Automatically register tables if env var specified
Which issue does this PR close?
Closes #500.
Rationale for this change
Described in issue.
What changes are included in this PR?
- upgrade of datafusion & arrow
- config plumbing
- conversion of
default_session_builderto a supserset of functionality (now with state) - default table factories
- a bunch of flight sql work for database introspection (more required in future PRs)
Are there any user-facing changes?
@andygrove this allows users to see tables in ballista from DataGrip (and probably tableau):

@yahoNanJing if you have a minute, I'd appreciate your feedback as well.
I'm excited about this feature! I will test this out later this week.

We can now see columns
@stuartcarnie you might be interested in this as well. I can start copying you on FlightSQL related PRs if you like.
@avantgardnerio great, thank you!
I tried this out and did run into an issue when connecting from DataGrip:
INTERNAL: Failed to create SessionContext: Context("Could not create table for file:///mnt/bigdata/tpch/sf10-parquet/partsupp.parquet at /home/andy/.cargo/git/checkouts/arrow-datafusion-71ae82d9dec9a01c/7b5842b/datafusion/core/src/catalog/listing_schema.rs:116", ObjectStore(Generic { store: "LocalFileSystem", source: UnableToReadBytes { source: Os { code: 21, kind: IsADirectory, message: "Is a directory" }, path: "/mnt/bigdata/tpch/sf10-parquet/partsupp.parquet" } })).
The code assumes that files in DATAFUSION_CATALOG_LOCATION will be single files and not directories containing files.
I tried this out
Thank you so much for your review! I realize you cloned and did manual testing and that probably took a fair bit of time, which I really appreciate :)
did run into an issue
It definitely works with csvs with headers, and there's a test for that. I'll look into parquet directory support tomorrow. If it's not a big deal, let's get it in this PR. If it isn't trivial though, I'd prefer to document it in another issue and get this PR merged - with the logic that getting the framework in place for auto-registration is the bigger deal, and once it's in we can extend it for all the permutations of parameters.
great feature! 👍
Is it possible to support custom CatalogProvider in the next step?
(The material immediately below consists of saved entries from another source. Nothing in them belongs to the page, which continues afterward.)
From an optimization exercise on the open Yosys and OpenROAD flow, aimed at small area and few clock cycles; shortcuts taken in it are not production practice. Where RTL was checked, it was by simulation tests only, not by an equivalence proof against the original. Only the layout flow was run in runs 2 and 3; the RTL was not checked for function there.

--- flow/config.mk ---
export PLATFORM = sky130hd
export DESIGN_NAME = image_window_ctrl
export DESIGN_NICKNAME = image_window_ctrl
export VERILOG_FILES = /design/flow/design.v
export SDC_FILE = /design/flow/constraint.sdc
export NUM_CORES = 4
export LEC_CHECK = 0
export CAP_MARGIN = 20
export CORE_MARGIN = 2
export CORE_UTILIZATION = 25
export PLACE_DENSITY = 0.45
export SLEW_MARGIN = 20
--- flow/constraint.sdc ---
create_clock -name core_clock -period 12.0 [get_ports {clk}]
set_input_delay 2.4000 -clock core_clock [delete_from_list [all_inputs] [get_ports {clk}]]
set_output_delay 2.4000 -clock core_clock [all_outputs]
set_load 0.01 [all_outputs]
--- flow/design.v ---
package image_window_pkg;
  localparam logic [3:0] CMD_WRITE    = 4'd0;
  localparam logic [3:0] CMD_UP       = 4'd1;
  localparam logic [3:0] CMD_DOWN     = 4'd2;
  localparam logic [3:0] CMD_LEFT     = 4'd3;
  localparam logic [3:0] CMD_RIGHT    = 4'd4;
  localparam logic [3:0] CMD_AVG      = 4'd5;
  localparam logic [3:0] CMD_MIRROR_X = 4'd6;
  localparam logic [3:0] CMD_MIRROR_Y = 4'd7;
  localparam logic [3:0] CMD_MAX      = 4'd8;
  localparam logic [3:0] CMD_MIN      = 4'd9;
  localparam logic [3:0] CMD_ROT_CW   = 4'd10;
  localparam logic [3:0] CMD_ROT_CCW  = 4'd11;
  localparam logic [3:0] CMD_ORIGIN   = 4'd12;
  typedef enum logic [1:0] {
    ST_LOAD  = 2'd0,
    ST_IDLE  = 2'd1,
    ST_EXEC  = 2'd2,
    ST_WRITE = 2'd3
  } state_e;
endpackage
import image_window_pkg::*;
module image_window_alu
#(
  parameter int DW = 8
) (
  input  logic [3:0]    op,
  input  logic          flip,    
  input  logic [DW-1:0] v00,
  input  logic [DW-1:0] v01,
  input  logic [DW-1:0] v10,
  input  logic [DW-1:0] v11,
  output logic [DW-1:0] n00,
  output logic [DW-1:0] n01,
  output logic [DW-1:0] n10,
  output logic [DW-1:0] n11
);
  logic [DW+1:0] sum_s;
  logic [DW-1:0] avg_s, mx0_s, mn0_s, mx1_s, mn1_s, max_s, min_s, red_s;
  logic          g0_s, g1_s, cw_s;
  always_comb begin
    sum_s = (DW+2)'(v00) + (DW+2)'(v01) + (DW+2)'(v10) + (DW+2)'(v11);
    avg_s = DW'(sum_s >> 2);
    g0_s  = v00 > v01;
    g1_s  = v10 > v11;
    mx0_s = g0_s ? v00 : v01;
    mn0_s = g0_s ? v01 : v00;
    mx1_s = g1_s ? v10 : v11;
    mn1_s = g1_s ? v11 : v10;
    max_s = (mx0_s > mx1_s) ? mx0_s : mx1_s;
    min_s = (mn0_s < mn1_s) ? mn0_s : mn1_s;
    red_s = (op == CMD_AVG) ? avg_s : (op == CMD_MAX) ? max_s : min_s;
    cw_s  = (op == CMD_ROT_CW) ^ flip;
  end
  always_comb begin
    case (op)
      CMD_MIRROR_X: begin n00 = v10; n01 = v11; n10 = v00; n11 = v01; end
      CMD_MIRROR_Y: begin n00 = v01; n01 = v00; n10 = v11; n11 = v10; end
      CMD_ROT_CW, CMD_ROT_CCW: begin
        n00 = cw_s ? v10 : v01;
        n11 = cw_s ? v01 : v10;
        n01 = cw_s ? v00 : v11;
        n10 = cw_s ? v11 : v00;
      end
      default:      begin n00 = red_s; n01 = red_s; n10 = red_s; n11 = red_s; end
    endcase
  end
endmodule
import image_window_pkg::*;
module image_window_ctrl
#(
  parameter int IMG_W = 8,
  parameter int IMG_H = 8,
  parameter int DW    = 8
) (
  input  logic                          clk,
  input  logic                          reset,
  input  logic [3:0]                    cmd,
  input  logic                          cmd_valid,
  output logic                          busy,
  output logic                          done,
  output logic                          rom_rd,
  output logic [$clog2(IMG_W*IMG_H)-1:0] rom_addr,
  input  logic [DW-1:0]                 rom_data,
  output logic                          ram_we,
  output logic [$clog2(IMG_W*IMG_H)-1:0] ram_addr,
  output logic [DW-1:0]                 ram_wdata
);
  localparam logic [2:0] X_HOME = 3'(IMG_W / 2 - 1);
  localparam logic [2:0] Y_HOME = 3'(IMG_H / 2 - 1);
  localparam logic [2:0] X_MAX  = 3'(IMG_W - 2);
  localparam logic [2:0] Y_MAX  = 3'(IMG_H - 2);
  localparam logic [5:0] S_LAST = 6'd32;    
  logic [5:0]    s_r, s_nxt_s;
  logic          busy_r, done_r, ld_r, cap_r;
  logic [2:0]    x_r, y_r;
  logic [2:0]    vx_s, vy_s;
  logic [1:0]    ri_s [2];
  logic [1:0]    ci_s [2];
  logic [DW-1:0] mem_r [2][2][16];
  logic [DW-1:0] v_s [2][2];
  logic [DW-1:0] n_s [2][2];
  logic          acc_s, op_wr_s, ld_end_s, rd_s, wr_s;
  assign s_nxt_s = {s_r[4:0], s_r[5] ^ s_r[4] ^ (s_r[4:0] == 5'd0)};
  assign acc_s   = cmd_valid && !busy_r;
  assign rd_s    = busy_r && ld_r && !(cap_r && s_r == 6'd0);
  assign ld_end_s = busy_r && ld_r && cap_r && s_r == 6'd0;
  assign wr_s    = busy_r && !ld_r;
  always_comb begin
    case (cmd)
      CMD_AVG, CMD_MIRROR_X, CMD_MIRROR_Y, CMD_MAX, CMD_MIN, CMD_ROT_CW, CMD_ROT_CCW:
               op_wr_s = 1'b1;
      default: op_wr_s = 1'b0;
    endcase
  end
  assign vx_s = busy_r ? s_r[2:0] : x_r;
  assign vy_s = busy_r ? s_r[5:3] : y_r;
  assign ci_s[1] = vx_s[2:1];
  assign ci_s[0] = vx_s[2:1] + 2'(vx_s[0]);
  assign ri_s[1] = vy_s[2:1];
  assign ri_s[0] = vy_s[2:1] + 2'(vy_s[0]);
  for (genvar py = 0; py < 2; py++) begin : g_py
    for (genvar px = 0; px < 2; px++) begin : g_px
      logic          bank_we_s;
      logic [DW-1:0] wd_s;
      assign v_s[py][px] = mem_r[py][px][{ri_s[py], ci_s[px]}];
      assign bank_we_s = busy_r ? (ld_r && cap_r && s_r[3] == 1'(py) && s_r[0] == 1'(px))
                                : (cmd_valid && op_wr_s);
      assign wd_s = busy_r ? rom_data : n_s[py][px];
      always_ff @(posedge clk) begin
        if (bank_we_s) mem_r[py][px][{ri_s[py], ci_s[px]}] <= wd_s;
      end
    end
  end
  image_window_alu #(.DW(DW)) u_alu (
    .op   (cmd),
    .flip (x_r[0] ^ y_r[0]),
    .v00  (v_s[0][0]),
    .v01  (v_s[0][1]),
    .v10  (v_s[1][0]),
    .v11  (v_s[1][1]),
    .n00  (n_s[0][0]),
    .n01  (n_s[0][1]),
    .n10  (n_s[1][0]),
    .n11  (n_s[1][1])
  );
  always_ff @(posedge clk or posedge reset) begin
    if (reset) begin
      s_r    <= 6'd0;
      busy_r <= 1'b1;
      done_r <= 1'b0;
      ld_r   <= 1'b1;
      cap_r  <= 1'b0;
      x_r    <= X_HOME;
      y_r    <= Y_HOME;
    end else begin
      cap_r <= 1'b1;
      if (rd_s || wr_s) s_r <= s_nxt_s;
      if (ld_end_s) begin
        ld_r   <= 1'b0;
        busy_r <= 1'b0;
      end
      if (wr_s && s_r == S_LAST) begin
        busy_r <= 1'b0;
        done_r <= 1'b1;
      end
      if (acc_s) begin
        done_r <= 1'b0;
        case (cmd)
          CMD_WRITE:  busy_r <= 1'b1;
          CMD_UP:     if (y_r != 3'd0) y_r <= y_r - 3'd1;
          CMD_DOWN:   if (y_r < Y_MAX) y_r <= y_r + 3'd1;
          CMD_LEFT:   if (x_r != 3'd0) x_r <= x_r - 3'd1;
          CMD_RIGHT:  if (x_r < X_MAX) x_r <= x_r + 3'd1;
          CMD_ORIGIN: begin x_r <= X_HOME; y_r <= Y_HOME; end
          default:    ;
        endcase
      end
    end
  end
  assign busy      = busy_r;
  assign done      = done_r;
  assign rom_rd    = rd_s;
  assign rom_addr  = s_nxt_s;
  assign ram_we    = wr_s;
  assign ram_addr  = s_r;
  assign ram_wdata = v_s[s_r[3]][s_r[0]];
endmodule
--- flow/run.sh ---
#!/bin/bash
# synth_recipe.tcl (not shown) runs the flow's synth.tcl, then flattens the netlist and writes it again
# the make line also repeats each setting of config.mk as NAME=value (left out here)
make -C /OpenROAD-flow-scripts/flow DESIGN_CONFIG=/design/flow/config.mk WORK_HOME=/design/flow/orfs CLKGATE_MAP_FILE= SYNTH_SCRIPT=/design/flow/synth_recipe.tcl finish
Thank you so much for your review! I realize you cloned and did manual testing and that probably took a fair bit of time, which I really appreciate :)
Yes, this is one of the challenges with this project. Many PRs need to be tested end-to-end and this does take time, which is why I mostly only review larger PRs at weekends.
support custom
CatalogProvider
@r4ntix could you explain your use-case? It may already be covered. For example, when this gets merged, deltatables should work out of the box, as long as there are TableProviderFactorys registered for them.
support custom
CatalogProvider@r4ntix could you explain your use-case? It may already be covered. For example, when this gets merged, deltatables should work out of the box, as long as there are
TableProviderFactorys registered for them.
@avantgardnerio according to the current implementation, the automatically registered tables are put into the datafusion.default.{table} datafusion schema.
In my case, for tenant isolation, I need to be able to dynamically register tables with different schema or catalog, eg: datafusion.{tenant}.{table} or {tenant}.default.{table}.
So is it possible to support CatalogProvider in SessionBuilder to support such case?
is it possible to support CatalogProvider in SessionBuilder
I don't see why not. You could follow the patterns in this PR but with a CatalogProvider instead.
is it possible to support CatalogProvider in SessionBuilder
I don't see why not. You could follow the patterns in this PR but with a CatalogProvider instead.
Ok, I will try submit a RP for this, thx